An environmentally stable supramolecular biosolvent: Characterization and study of its potential for the elimination of polar toxic substances in water

Supramolecular solvents (SUPRASs), which are nanostructured liquids made up of non-covalent self-assembled amphiphilic aggregates, are highly promising for the development of engineered green solutions for elimination/ reduction of toxic substances in water. However, the reversible and dynamic character of these aggregates have so far prevented the development of cost-effective and scalable strategies. Here, bioSUPRASs made up of nondynamic assemblies were synthesized from the acid-induced coacervation of rhamnolipids (RLs). These bioamphiphiles contain multiple -COOH and -OH groups, which resulted in RL assemblies with a high intermolecular cohesive force. The synthesis occurred spontaneously, at concentrations of hydrochloric acid as low as 0.01 M, and it took place with high atom-economy (more than 99% of the RL was incorporated into the bioSUPRAS) and under energy-saving conditions (e.g. room temperature). The bioSUPRAS, made up of RL (80 +/- 4%, w/w) and water (27 +/- 2%, w/w), was environmentally stable, which allowed their direct application to water bodies. This feature, along with the high concentration of RL in the bioSUPRAS (similar to 840 g L (-1)) and the mixed-mode mechanisms offered for solute solubilisation, enabled its application to the efficient extraction of highly water-soluble toxic substances (recoveries for ionic dyes were in the range similar to 70-100% at fractional bioSUPRAS phase volumes between 0.008 and 0.018).
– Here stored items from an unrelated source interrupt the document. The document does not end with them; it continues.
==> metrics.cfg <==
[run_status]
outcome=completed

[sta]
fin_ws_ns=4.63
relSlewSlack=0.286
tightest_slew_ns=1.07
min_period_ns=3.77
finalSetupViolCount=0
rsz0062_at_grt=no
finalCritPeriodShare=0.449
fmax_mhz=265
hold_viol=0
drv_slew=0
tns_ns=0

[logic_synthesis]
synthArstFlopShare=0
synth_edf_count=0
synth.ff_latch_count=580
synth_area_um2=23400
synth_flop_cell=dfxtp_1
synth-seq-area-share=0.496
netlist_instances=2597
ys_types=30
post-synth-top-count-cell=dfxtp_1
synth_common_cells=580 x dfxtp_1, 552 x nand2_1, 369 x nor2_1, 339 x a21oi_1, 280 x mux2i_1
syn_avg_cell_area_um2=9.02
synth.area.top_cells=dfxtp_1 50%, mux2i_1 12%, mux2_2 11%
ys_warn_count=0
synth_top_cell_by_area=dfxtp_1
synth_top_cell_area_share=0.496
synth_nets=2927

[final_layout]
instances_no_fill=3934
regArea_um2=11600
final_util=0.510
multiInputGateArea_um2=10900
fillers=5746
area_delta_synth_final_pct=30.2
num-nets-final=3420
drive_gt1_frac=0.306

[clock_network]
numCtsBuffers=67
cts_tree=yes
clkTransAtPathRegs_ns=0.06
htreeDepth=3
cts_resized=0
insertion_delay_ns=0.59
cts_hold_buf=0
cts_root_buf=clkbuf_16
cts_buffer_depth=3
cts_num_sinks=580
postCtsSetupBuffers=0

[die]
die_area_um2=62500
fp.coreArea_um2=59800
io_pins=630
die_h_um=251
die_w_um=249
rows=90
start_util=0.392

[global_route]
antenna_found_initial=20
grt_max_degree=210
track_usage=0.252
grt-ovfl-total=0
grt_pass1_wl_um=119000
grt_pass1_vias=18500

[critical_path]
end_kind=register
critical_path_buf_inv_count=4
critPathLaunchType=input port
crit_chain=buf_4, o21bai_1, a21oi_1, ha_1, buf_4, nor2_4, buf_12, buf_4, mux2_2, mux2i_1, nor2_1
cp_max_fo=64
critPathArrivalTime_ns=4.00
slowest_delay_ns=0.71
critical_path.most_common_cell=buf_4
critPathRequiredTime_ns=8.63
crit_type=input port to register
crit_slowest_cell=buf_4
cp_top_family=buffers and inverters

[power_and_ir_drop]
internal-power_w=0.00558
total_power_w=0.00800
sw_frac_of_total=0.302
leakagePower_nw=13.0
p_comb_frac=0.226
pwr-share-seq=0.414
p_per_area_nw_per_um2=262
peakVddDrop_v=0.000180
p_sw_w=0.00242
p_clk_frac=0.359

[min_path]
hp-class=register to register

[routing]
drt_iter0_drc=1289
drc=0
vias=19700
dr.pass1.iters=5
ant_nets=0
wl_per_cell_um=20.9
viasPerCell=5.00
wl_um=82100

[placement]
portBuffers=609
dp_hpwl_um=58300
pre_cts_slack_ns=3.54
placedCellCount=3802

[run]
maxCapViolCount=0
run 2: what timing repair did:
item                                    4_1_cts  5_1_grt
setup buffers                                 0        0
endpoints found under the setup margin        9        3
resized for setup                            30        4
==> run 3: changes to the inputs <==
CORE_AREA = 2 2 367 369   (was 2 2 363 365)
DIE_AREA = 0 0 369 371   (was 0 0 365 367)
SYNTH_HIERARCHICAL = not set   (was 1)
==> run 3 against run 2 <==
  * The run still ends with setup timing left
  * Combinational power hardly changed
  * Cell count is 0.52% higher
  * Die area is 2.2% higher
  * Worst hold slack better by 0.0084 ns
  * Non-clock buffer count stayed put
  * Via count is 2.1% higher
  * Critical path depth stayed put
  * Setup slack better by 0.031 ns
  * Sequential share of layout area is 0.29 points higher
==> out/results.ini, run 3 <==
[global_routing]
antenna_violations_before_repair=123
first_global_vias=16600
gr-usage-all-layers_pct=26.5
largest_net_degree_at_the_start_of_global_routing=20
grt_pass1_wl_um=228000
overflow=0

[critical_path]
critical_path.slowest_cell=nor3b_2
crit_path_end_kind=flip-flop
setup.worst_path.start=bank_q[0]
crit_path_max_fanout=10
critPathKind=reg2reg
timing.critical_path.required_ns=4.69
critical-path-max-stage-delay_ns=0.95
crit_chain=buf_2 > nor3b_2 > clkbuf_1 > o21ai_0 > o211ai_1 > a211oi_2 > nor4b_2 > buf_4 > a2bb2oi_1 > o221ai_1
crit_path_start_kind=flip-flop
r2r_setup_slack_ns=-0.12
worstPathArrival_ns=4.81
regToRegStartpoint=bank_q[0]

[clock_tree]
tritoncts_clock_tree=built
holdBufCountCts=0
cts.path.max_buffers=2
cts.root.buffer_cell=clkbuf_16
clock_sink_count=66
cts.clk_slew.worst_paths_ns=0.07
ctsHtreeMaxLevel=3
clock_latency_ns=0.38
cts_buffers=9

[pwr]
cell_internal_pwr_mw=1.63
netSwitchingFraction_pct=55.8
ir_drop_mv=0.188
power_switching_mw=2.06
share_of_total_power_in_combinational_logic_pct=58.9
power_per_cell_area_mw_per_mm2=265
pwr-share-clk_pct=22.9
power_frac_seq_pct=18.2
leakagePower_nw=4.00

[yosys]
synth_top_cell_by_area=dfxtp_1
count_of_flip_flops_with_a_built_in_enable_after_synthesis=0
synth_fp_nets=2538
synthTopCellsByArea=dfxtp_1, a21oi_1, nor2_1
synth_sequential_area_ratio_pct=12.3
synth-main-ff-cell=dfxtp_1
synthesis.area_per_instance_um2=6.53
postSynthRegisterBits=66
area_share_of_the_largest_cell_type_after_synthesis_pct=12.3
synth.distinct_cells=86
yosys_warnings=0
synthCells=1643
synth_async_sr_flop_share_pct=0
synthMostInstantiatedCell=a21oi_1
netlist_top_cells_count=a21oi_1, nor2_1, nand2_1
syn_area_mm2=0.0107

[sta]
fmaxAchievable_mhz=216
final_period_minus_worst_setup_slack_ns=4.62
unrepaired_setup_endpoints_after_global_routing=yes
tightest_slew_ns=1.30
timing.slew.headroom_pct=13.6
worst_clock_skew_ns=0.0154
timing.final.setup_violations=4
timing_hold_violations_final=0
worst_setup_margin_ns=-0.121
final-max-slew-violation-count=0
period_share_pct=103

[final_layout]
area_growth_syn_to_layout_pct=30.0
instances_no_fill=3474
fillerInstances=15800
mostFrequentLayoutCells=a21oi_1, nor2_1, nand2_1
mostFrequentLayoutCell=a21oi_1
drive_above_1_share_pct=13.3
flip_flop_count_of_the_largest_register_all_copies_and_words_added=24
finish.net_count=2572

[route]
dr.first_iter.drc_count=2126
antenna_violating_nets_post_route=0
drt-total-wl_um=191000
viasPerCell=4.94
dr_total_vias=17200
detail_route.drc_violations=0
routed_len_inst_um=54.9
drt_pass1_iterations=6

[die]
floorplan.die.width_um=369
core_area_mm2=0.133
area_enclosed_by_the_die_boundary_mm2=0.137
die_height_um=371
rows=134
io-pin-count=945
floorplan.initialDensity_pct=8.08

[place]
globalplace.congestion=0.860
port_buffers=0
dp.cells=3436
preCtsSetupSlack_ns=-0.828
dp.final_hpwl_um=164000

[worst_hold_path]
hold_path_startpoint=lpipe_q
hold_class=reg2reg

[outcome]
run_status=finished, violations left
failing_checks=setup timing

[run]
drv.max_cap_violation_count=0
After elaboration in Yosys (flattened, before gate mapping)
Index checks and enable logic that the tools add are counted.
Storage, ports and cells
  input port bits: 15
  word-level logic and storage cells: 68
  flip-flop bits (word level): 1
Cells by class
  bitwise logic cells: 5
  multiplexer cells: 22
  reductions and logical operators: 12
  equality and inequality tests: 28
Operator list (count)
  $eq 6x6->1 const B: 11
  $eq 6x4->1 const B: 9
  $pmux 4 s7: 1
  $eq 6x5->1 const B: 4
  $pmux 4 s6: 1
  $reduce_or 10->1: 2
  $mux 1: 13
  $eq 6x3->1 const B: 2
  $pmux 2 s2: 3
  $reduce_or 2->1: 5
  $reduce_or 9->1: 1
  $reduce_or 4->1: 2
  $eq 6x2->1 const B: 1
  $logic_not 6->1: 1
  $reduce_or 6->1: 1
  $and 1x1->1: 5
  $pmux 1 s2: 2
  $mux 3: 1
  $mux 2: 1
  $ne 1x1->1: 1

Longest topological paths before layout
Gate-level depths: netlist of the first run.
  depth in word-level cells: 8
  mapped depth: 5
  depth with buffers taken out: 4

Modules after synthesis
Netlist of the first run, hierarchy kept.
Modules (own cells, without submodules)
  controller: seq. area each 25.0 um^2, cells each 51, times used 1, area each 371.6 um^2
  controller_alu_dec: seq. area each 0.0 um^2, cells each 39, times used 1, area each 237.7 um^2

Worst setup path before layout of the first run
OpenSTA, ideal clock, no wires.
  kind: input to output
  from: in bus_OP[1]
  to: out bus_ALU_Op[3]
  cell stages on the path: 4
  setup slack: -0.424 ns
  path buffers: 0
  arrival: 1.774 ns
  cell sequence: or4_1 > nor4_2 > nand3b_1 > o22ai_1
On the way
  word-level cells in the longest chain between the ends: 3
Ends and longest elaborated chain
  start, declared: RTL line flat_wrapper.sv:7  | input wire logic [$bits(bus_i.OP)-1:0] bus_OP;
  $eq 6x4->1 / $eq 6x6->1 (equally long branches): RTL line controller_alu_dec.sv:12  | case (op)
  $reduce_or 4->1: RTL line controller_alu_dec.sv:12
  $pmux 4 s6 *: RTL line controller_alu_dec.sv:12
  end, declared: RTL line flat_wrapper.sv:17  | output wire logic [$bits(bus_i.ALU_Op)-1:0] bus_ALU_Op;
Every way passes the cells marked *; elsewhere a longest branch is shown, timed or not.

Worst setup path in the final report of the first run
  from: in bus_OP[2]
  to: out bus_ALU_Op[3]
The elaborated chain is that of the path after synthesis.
--- config.mk ---
export PLATFORM = sky130hd
export DESIGN_NAME = key_tone_pwm
export DESIGN_NICKNAME = d
export VERILOG_FILES = /design/src/rtl/key_tone_pwm.sv
export SDC_FILE = /design/constraint.sdc
export NUM_CORES = 1
export LEC_CHECK = 0
export ABC_CLOCK_PERIOD_IN_PS = 4100
export BUFFER_PORTS_ARGS = -buffer_cell sky130_fd_sc_hd__buf_2
export CAP_MARGIN = 5
export CORE_AREA = 3 3 122 124
export CTS_BUF_LIST = sky130_fd_sc_hd__clkbuf_4 sky130_fd_sc_hd__clkbuf_8
export DETAILED_ROUTE_END_ITERATION = 8
export DIE_AREA = 0 0 125 127
export PLACE_DENSITY = 0.62
export SLEW_MARGIN = 5
export SYNTH_ARGS = -nofsm -noshare
export SYNTH_HDL_FRONTEND = slang
export SYNTH_SLANG_ARGS = --single-unit
--- constraint.sdc ---
create_clock -name clk -period 4.1 [get_ports clk]
set_input_delay 0.205 -clock clk [delete_from_list [all_inputs] [get_ports clk]]
set_output_delay 0.205 -clock clk [all_outputs]
set_load 0.005 [all_outputs]
--- src/rtl/key_tone_pwm.sv ---
// key_tone_pwm: debounces KEY_NUM active-low keys and plays a per-key square tone on an active-low buzzer.
// Optional auto-off play timer: define KEY_TONE_PWM_AUTO_OFF_EN.
module key_tone_pwm #(
    parameter int KEY_NUM         = 4,
    parameter int DEBOUNCE_CYCLES = 1_000_000,
    parameter int BASE_PERIOD     = 100_000,
    parameter int AUTO_OFF_CYCLES = 100_000_000,
    localparam int TW = (KEY_NUM > 1) ? $clog2(KEY_NUM) : 1
) (
    input  logic               clk,
    input  logic               rst_n,
    input  logic [KEY_NUM-1:0] key_in,
    output logic [KEY_NUM-1:0] key_flag,
    output logic [KEY_NUM-1:0] key_state,
    output logic [TW-1:0]      tone_sel,
    output logic               playing,
    output logic               buzzer
);
    localparam int DW = $clog2(DEBOUNCE_CYCLES);
    localparam int PW = $clog2(BASE_PERIOD + 1);

    if (KEY_NUM < 1 || KEY_NUM > 8 || DEBOUNCE_CYCLES < 2 ||
        (BASE_PERIOD >> (KEY_NUM - 1)) < 4 || AUTO_OFF_CYCLES < 1) begin : g_bad_cfg
        $error("key_tone_pwm: illegal parameter set");
    end

    // Sync outputs are reset values for the first two edges; arming waits until they carry real samples.
    logic [1:0] vld_pipe_q;
    logic       sync_vld;
    assign sync_vld = vld_pipe_q[1];

    always_ff @(posedge clk or negedge rst_n) begin
        if (!rst_n) vld_pipe_q <= '0;
        else        vld_pipe_q <= {vld_pipe_q[0], 1'b1};
    end

    for (genvar i = 0; i < KEY_NUM; i++) begin : g_key
        logic          s1_q, s2_q, st_q, flg_q, arm_q;
        logic [DW-1:0] cnt_q;

        // A key is armed only once seen released after reset, so keys held through reset never flag.
        always_ff @(posedge clk or negedge rst_n) begin
            if (!rst_n) begin
                s1_q  <= 1'b1;
                s2_q  <= 1'b1;
                st_q  <= 1'b1;
                flg_q <= 1'b0;
                arm_q <= 1'b0;
                cnt_q <= '0;
            end else begin
                s1_q  <= key_in[i];
                s2_q  <= s1_q;
                flg_q <= 1'b0;
                if (sync_vld && s2_q) arm_q <= 1'b1;
                if (s2_q == st_q) begin
                    cnt_q <= '0;
                end else if (cnt_q == DW'(DEBOUNCE_CYCLES - 1)) begin
                    cnt_q <= '0;
                    st_q  <= s2_q;
                    flg_q <= !s2_q && arm_q;
                end else begin
                    cnt_q <= cnt_q + 1'b1;
                end
            end
        end

        assign key_state[i] = st_q;
        assign key_flag[i]  = flg_q;
    end

    typedef enum logic {IDLE = 1'b0, PLAY = 1'b1} state_e;

    state_e         state_q;
    logic [TW-1:0]  tone_sel_q, win_sel;
    logic [PW-1:0]  pcnt_q, per, half;
    logic           buzzer_q, any_flag, timeout;

    always_comb begin
        win_sel = '0;
        for (int i = KEY_NUM - 1; i >= 0; i--)
            if (key_flag[i]) win_sel = TW'(i);
    end

    assign any_flag = |key_flag;
    assign per      = PW'(BASE_PERIOD >> tone_sel_q);
    assign half     = per >> 1;

`ifdef KEY_TONE_PWM_AUTO_OFF_EN
    localparam int TMW = $clog2(AUTO_OFF_CYCLES + 1);
    logic [TMW-1:0] tmr_q;
    assign timeout = (tmr_q == TMW'(AUTO_OFF_CYCLES - 1));
`else
    assign timeout = 1'b0;
`endif

    always_ff @(posedge clk or negedge rst_n) begin
        if (!rst_n) begin
            state_q    <= IDLE;
            tone_sel_q <= '0;
            pcnt_q     <= '0;
            buzzer_q   <= 1'b1;
`ifdef KEY_TONE_PWM_AUTO_OFF_EN
            tmr_q      <= '0;
`endif
        end else begin
            buzzer_q <= (state_q == PLAY) ? (pcnt_q >= half) : 1'b1;
`ifdef KEY_TONE_PWM_AUTO_OFF_EN
            tmr_q <= (state_q == PLAY && !any_flag) ? tmr_q + 1'b1 : '0;
`endif
            if (state_q == IDLE) begin
                pcnt_q <= '0;
                if (any_flag) begin
                    state_q    <= PLAY;
                    tone_sel_q <= win_sel;
                end
            end else if (any_flag) begin
                // A new tone restarts its period at once; the old one is not finished.
                pcnt_q <= '0;
                if (win_sel == tone_sel_q) state_q    <= IDLE;
                else                       tone_sel_q <= win_sel;
            end else if (timeout) begin
                state_q <= IDLE;
                pcnt_q  <= '0;
            end else begin
                pcnt_q <= (pcnt_q == per - 1'b1) ? '0 : pcnt_q + 1'b1;
            end
        end
    end

    assign tone_sel = tone_sel_q;
    assign playing  = (state_q == PLAY);
    assign buzzer   = buzzer_q;

endmodule

==> results.tsv, run 1 <==
metric	value	unit
final hold vios	0	
Yosys warnings	0	
first-pass GRT wire length	20100	um
DRT Wirelength	11700	um
sequential area share after synthesis	49.9	%
asr flop ratio synth	100	%
Die Y	127	um
DP HPWL	8090	um
worst endpoint required time	4.40	ns
worst setup margin	1.40	ns
CP Capture Type	flop	
post-CTS sizing	0	
Synth Area in Compound Gates	3.11	%
# DRC	0	
Multi-input gate area	2920	sq um
worst skew pair latency	0.44	ns
die area	15900	sq um
grt total ovfl	0	
worst r2r path cells	6	
Mapped Cells	607	
PortBufs	17	
Starting Density	44.7	%
largest family of logic cells by synthesized area	simple AND/OR/NAND/NOR gates	
crit share post-route	65.9	%
Placement Cell Area	6410	sq um
Avg Cell Area, Syn	10.2	sq um
Die W	125	um
Post-CTS Setup Inserts	0	
FMAX	0.370	GHz
Clock Pin Slew Worst Setup and Hold Paths	0.07	ns
Slew headroom	41.0	%
worst hold-check slack	0.352	ns
CP max FO	16	
setup TNS	0	ns
arrival time worst endpoint	3.00	ns
Setup-failing EPs final	0	
Tmin final	2.70	ns
n_diodes	0	
Fill cells	1269	
Hold Crit Class	flop to flop	
row cnt	43	
outcome	completed	
register area	3090	sq um
XOR/XNOR Fraction of Synth Area	13.7	%
core area	13900	sq um
routability cong.	0.875	
DR pass1 iterations	5	
IO Pins	18	
Num Clock Sinks	123	
Setup CP Type	flop to flop	
share of cells above drive strength 1	13.0	%
H-Tree Depth	4	
initial antenna violation count	0	
GRT Total Usage	15.6	%
fraction of the mapped netlist area in adder cells	5.45	%
Mapped Nets	640	
wire per inst	14.2	um
Post-Layout Inst Area	6870	sq um
Pins Over Slew Limit	0	
synthesized cell area	6200	sq um
clock root buffer	clkbuf_8	
clock skew	0.00837	ns
Critical Path Start Type	flop	
Setup WS pre-CTS	1.41	ns
Leak	2.95	nW
Main synth FF type	dfrtp_1	
Power per Cell Area	354	nW/um^2
Final Power	2.43	mW
CTS tree	yes	
Max-Cap Viols	0	
number of synthesized register bits	123	
Post-synth EDFFs	0	
P&R area growth vs syn	10.9	%
CTS Buf Count	17	
drt via density	5.21	
Worst Tran Pin Value	0.885	ns
largest net degree at the start of global routing	70	
VDD IR max	0.169	mV
cts hold-fix bufs	5	
number of routed nets with antenna violations	0	
vias in the first global route	4246	
Initial DRC Count	270	
WHS Path Cells	0	
Netlist cell types	46	
RSZ-0062 raised after global routing	false	
clk buf depth	2	
mux cell area share after synthesis	0.787	%
detailed-route via count	4308	
fin nets	667	
post-synthesis simple-gate area fraction	24.0	%
==> path summary, 6_finish.rpt <==
kind	from	to	slack, ns
max in group asynchronous	rst_n	g_key[2].s2_q	2.62
worst min register to register	vld_pipe_q[0]	vld_pipe_q[1]	0.35
worst min-delay path	vld_pipe_q[0]	vld_pipe_q[1]	0.35
min in group asynchronous	rst_n	pcnt_q[3]	0.41
worst max register to register	tone_sel[1]	pcnt_q[8]	1.40
worst max-delay path	tone_sel[1]	pcnt_q[8]	1.40
==> routing by layer <==
metal  vias to the layer above  global-route usage, %  part of all wire (%)
li1                       2124                      -                     -
met1                      2094                   20.7                    49
met2                        66                   23.5                    45
met3                        24                   4.72                   4.2
met4                         0                   7.40                   2.4
met5                         -                      0                     0
==> cell usage in the layout, fill, tap and decap left out, types with 8 or more instances in the layout <==
cell / netlist / routed
dfrtp_1: 110 / 110
nor3_1: 20 / 20
nor2_1: 104 / 104
inv_1: 17 / 17
nand3_1: 43 / 43
xnor2_1: 42 / 42
xor2_1: 55 / 55
nor2_2: 10 / 10
nand2_1: 36 / 36
buf_2: 5 / 16
nand4_1: 21 / 21
dfstp_2: 13 / 13
clkbuf_8: 0 / 19
and3_1: 20 / 20
nor4_1: 8 / 8
ha_1: 27 / 27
This research shows that highly stable bioSUPRASs can be produced by proper selection of amphiphiles, which should enable the eco-efficient and cost-effective elimination of toxic substances from water bodies.

Automated summary

BioSUPRASs made from non-dynamic assemblies of amphiphiles were successfully synthesized through acid-induced coacervation, showing high environmental stability and efficient extraction ability for highly water-soluble toxic substances from water bodies.